● **THE TASK**:
The output should be all lines of the entries below in which the word "ifdef" occurs.
══ AVAILABLE RECORDS
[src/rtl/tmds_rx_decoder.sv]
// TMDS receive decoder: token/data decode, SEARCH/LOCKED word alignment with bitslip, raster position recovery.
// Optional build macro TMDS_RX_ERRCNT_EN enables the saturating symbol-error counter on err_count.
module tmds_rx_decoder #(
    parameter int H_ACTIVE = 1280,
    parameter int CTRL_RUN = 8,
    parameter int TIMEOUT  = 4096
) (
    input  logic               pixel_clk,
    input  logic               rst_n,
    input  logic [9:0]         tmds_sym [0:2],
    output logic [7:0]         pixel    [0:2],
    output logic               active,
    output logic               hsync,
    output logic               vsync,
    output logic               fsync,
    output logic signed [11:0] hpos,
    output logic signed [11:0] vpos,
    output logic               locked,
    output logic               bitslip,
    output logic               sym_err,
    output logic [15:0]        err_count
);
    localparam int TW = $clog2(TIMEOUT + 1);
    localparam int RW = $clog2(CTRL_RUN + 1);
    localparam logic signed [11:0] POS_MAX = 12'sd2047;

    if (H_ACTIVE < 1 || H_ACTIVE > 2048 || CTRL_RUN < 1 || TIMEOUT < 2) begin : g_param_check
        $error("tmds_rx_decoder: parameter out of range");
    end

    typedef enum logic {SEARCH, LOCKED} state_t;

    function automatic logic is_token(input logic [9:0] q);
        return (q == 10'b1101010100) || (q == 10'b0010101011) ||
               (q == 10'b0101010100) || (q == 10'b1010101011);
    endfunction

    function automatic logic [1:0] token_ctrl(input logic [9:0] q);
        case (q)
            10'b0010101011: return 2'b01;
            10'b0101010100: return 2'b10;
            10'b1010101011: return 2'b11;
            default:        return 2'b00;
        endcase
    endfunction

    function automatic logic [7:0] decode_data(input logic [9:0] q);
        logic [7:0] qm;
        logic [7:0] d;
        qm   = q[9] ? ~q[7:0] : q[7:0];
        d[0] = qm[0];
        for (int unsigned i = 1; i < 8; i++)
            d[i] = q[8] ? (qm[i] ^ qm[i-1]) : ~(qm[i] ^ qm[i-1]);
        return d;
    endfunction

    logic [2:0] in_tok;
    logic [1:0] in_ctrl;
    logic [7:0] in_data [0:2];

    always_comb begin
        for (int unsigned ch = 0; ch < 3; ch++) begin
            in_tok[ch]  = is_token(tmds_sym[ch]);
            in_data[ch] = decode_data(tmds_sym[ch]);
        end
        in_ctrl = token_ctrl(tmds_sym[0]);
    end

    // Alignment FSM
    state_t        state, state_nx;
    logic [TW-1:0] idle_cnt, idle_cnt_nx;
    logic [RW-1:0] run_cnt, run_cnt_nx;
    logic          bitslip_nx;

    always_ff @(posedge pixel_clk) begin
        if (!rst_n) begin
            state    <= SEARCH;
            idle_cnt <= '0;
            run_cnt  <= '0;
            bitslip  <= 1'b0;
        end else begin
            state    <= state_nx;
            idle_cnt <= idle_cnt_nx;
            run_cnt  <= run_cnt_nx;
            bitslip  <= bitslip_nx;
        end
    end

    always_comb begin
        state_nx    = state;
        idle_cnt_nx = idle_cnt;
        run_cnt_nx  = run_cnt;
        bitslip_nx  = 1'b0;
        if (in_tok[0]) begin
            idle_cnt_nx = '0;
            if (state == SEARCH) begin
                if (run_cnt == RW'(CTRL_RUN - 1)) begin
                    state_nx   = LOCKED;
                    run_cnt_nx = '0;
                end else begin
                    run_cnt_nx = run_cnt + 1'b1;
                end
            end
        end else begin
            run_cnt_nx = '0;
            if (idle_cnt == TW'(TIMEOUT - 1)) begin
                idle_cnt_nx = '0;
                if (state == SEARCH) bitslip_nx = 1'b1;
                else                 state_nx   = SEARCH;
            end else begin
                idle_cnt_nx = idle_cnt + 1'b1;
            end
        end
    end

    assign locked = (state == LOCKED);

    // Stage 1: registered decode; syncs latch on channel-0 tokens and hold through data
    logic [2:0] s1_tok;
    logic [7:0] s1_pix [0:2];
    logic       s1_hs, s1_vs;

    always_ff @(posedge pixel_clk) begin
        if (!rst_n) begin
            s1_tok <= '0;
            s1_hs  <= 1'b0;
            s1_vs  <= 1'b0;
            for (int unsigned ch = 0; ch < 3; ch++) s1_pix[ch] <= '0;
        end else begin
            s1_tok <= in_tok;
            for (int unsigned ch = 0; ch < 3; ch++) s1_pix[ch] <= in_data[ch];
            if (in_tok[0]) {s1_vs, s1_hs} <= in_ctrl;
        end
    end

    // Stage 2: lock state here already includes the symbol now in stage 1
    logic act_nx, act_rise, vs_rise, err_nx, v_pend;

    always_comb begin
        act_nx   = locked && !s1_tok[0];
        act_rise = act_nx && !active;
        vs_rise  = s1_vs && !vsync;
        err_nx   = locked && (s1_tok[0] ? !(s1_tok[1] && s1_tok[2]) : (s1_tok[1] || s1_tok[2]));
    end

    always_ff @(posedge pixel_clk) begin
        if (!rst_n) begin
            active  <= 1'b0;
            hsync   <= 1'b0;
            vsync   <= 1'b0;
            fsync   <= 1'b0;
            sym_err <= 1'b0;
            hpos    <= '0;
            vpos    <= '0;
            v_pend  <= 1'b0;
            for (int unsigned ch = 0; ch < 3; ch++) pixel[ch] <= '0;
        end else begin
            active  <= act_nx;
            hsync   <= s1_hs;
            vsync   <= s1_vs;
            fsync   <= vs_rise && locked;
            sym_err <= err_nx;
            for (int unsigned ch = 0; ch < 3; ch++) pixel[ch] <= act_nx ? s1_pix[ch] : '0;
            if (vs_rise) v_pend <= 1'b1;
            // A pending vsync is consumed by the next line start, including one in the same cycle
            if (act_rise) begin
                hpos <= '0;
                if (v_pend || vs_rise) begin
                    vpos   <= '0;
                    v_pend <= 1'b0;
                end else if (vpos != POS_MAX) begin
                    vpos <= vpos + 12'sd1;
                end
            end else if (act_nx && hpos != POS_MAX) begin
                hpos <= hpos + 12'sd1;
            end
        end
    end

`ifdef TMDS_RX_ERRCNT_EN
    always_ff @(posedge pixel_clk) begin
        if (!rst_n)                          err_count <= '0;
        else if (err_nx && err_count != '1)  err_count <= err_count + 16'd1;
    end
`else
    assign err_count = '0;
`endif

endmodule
════
══ AVAILABLE RECORDS
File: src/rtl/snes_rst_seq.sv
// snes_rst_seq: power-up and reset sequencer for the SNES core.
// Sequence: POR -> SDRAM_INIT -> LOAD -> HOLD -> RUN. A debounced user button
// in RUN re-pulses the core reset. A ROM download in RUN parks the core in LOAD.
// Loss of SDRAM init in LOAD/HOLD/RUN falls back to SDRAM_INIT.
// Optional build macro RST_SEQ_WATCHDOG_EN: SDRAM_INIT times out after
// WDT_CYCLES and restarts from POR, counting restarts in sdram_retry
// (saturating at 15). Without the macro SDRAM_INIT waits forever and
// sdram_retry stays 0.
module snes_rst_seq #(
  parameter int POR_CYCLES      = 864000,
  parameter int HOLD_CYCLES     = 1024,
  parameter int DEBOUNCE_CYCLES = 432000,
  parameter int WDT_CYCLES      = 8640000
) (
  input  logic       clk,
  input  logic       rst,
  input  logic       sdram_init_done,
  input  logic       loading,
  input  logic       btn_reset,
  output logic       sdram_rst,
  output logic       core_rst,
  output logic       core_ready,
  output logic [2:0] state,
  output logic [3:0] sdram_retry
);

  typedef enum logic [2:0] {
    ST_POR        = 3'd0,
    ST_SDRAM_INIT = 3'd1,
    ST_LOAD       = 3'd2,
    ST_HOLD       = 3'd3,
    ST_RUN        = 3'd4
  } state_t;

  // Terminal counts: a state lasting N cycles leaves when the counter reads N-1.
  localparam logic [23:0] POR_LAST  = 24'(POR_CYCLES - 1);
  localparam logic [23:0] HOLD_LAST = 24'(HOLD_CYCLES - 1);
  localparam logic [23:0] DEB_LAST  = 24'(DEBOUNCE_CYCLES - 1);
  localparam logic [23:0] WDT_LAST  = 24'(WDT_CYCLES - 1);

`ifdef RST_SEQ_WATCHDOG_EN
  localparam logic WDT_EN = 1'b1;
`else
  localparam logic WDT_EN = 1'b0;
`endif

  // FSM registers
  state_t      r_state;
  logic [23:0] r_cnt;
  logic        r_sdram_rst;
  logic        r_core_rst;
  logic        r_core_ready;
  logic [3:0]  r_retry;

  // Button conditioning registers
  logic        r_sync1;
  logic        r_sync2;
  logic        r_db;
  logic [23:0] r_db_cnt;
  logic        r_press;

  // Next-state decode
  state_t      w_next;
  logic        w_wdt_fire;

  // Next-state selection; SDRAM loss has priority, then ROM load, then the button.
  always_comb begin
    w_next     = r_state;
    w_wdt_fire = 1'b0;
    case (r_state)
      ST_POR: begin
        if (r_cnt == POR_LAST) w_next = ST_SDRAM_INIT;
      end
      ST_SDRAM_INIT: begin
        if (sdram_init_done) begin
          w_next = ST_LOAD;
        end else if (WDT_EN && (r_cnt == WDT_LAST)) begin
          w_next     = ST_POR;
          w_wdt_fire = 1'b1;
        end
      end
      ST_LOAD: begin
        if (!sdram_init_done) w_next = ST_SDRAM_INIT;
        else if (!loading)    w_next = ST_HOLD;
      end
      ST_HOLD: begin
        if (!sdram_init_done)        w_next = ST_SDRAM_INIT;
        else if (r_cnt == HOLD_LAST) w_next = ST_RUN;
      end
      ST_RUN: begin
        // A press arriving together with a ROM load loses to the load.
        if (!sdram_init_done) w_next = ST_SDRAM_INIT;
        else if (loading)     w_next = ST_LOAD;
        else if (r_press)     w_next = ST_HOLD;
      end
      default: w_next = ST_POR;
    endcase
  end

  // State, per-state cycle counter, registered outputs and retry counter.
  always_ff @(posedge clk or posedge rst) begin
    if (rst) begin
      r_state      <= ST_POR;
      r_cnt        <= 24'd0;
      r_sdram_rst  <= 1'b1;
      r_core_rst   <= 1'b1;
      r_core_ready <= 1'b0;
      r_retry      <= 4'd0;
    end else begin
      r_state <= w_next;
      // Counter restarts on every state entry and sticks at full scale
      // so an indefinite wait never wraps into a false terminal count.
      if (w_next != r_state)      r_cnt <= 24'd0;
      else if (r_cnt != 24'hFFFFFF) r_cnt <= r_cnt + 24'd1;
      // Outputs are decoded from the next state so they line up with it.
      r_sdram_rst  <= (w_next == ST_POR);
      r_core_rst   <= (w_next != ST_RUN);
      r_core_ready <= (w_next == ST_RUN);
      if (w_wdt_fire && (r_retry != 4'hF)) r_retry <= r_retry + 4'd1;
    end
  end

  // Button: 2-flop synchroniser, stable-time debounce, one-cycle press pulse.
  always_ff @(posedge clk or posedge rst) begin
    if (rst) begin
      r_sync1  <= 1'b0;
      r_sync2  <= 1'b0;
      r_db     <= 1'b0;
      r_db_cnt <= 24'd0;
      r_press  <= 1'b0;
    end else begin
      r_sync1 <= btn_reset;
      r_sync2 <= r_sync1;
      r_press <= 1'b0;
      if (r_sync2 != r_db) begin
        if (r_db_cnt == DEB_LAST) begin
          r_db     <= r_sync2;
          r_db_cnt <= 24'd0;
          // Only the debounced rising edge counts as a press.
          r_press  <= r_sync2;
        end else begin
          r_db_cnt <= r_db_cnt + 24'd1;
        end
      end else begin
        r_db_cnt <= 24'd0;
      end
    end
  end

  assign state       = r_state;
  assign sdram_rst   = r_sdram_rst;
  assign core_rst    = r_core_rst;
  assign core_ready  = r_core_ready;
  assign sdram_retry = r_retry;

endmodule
════
● **EXPECTED ANSWER**:
`ifdef TMDS_RX_ERRCNT_EN
`ifdef RST_SEQ_WATCHDOG_EN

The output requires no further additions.